◆ Given records ◆
........

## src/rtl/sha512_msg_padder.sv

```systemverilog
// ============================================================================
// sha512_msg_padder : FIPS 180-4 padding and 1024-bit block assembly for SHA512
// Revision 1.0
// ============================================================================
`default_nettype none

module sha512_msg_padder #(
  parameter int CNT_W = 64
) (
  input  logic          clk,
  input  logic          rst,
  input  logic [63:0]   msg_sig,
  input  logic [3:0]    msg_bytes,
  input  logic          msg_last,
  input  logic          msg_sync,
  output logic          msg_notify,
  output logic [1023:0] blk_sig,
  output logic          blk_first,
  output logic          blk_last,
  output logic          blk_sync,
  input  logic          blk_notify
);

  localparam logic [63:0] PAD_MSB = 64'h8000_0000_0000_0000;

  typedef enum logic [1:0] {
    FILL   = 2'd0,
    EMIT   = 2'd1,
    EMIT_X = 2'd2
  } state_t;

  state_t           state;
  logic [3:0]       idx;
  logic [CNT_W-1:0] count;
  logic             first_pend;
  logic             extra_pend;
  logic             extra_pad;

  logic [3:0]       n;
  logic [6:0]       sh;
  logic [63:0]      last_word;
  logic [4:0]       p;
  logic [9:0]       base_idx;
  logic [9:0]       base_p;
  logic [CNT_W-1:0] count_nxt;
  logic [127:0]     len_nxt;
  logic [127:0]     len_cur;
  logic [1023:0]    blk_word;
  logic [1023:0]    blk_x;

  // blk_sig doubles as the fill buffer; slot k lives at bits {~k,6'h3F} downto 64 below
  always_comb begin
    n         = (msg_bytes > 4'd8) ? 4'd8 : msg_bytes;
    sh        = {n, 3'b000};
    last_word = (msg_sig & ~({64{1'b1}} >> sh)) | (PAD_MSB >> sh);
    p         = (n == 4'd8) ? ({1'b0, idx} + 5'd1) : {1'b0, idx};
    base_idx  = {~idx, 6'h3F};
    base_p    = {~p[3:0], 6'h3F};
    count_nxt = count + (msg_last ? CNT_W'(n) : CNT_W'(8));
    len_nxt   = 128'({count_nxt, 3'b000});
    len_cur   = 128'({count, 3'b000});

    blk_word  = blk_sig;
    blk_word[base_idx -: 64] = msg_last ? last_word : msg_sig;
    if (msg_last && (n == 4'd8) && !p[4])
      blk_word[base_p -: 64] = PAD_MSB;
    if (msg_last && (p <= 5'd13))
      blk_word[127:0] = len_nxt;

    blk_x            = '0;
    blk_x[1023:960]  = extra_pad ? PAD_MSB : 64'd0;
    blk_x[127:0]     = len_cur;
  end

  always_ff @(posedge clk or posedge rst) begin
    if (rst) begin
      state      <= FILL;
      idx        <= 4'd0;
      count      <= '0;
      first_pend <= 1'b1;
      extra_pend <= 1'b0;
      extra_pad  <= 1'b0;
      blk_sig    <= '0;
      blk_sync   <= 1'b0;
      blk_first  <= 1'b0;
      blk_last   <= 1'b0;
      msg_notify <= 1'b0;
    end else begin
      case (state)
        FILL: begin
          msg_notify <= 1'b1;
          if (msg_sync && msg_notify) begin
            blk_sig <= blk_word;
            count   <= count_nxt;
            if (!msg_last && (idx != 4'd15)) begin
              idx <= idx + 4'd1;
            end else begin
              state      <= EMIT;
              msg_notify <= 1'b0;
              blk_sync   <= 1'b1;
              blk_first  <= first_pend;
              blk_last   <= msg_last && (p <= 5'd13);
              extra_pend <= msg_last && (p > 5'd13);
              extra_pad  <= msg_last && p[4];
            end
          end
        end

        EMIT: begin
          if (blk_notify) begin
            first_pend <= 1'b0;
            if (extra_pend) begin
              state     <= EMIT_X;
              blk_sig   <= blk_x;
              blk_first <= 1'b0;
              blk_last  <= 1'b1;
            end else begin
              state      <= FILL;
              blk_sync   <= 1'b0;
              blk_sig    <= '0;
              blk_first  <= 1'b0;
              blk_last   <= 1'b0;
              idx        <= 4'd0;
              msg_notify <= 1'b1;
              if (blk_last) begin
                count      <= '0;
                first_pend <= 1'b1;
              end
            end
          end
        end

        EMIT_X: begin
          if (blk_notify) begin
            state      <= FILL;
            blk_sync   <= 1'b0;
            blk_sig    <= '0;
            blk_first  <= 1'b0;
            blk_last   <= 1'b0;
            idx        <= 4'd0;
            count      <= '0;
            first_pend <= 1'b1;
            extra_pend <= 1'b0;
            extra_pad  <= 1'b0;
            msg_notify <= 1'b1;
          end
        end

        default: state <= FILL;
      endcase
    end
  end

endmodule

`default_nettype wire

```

........

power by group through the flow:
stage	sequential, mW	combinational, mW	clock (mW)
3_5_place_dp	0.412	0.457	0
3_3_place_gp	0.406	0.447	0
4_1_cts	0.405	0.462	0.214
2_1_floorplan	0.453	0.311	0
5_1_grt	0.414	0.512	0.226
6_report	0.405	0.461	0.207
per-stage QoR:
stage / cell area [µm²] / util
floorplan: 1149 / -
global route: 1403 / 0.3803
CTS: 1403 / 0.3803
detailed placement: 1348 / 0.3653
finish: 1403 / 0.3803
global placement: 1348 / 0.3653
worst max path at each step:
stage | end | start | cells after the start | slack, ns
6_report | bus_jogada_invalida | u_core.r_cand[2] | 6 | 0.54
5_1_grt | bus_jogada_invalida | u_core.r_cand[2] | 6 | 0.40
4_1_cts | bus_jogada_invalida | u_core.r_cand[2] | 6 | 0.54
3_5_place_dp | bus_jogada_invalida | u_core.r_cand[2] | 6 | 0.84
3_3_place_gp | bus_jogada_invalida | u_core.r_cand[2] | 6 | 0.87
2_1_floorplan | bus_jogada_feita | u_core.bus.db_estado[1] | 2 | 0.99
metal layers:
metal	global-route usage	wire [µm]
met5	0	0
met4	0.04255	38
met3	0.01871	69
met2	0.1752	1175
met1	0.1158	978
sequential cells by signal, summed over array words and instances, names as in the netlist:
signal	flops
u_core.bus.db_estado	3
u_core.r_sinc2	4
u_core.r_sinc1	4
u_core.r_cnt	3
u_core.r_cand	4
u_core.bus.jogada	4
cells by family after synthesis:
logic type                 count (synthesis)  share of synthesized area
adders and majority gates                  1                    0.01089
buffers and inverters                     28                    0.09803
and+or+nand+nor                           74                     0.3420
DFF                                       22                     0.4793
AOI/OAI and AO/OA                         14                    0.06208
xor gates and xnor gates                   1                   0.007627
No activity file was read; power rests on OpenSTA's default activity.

........

◆ Work to be completed ◆
Of the entries above, tally the lines with "signal" in them. Only the total should be given.

◆ Answer section ◆
2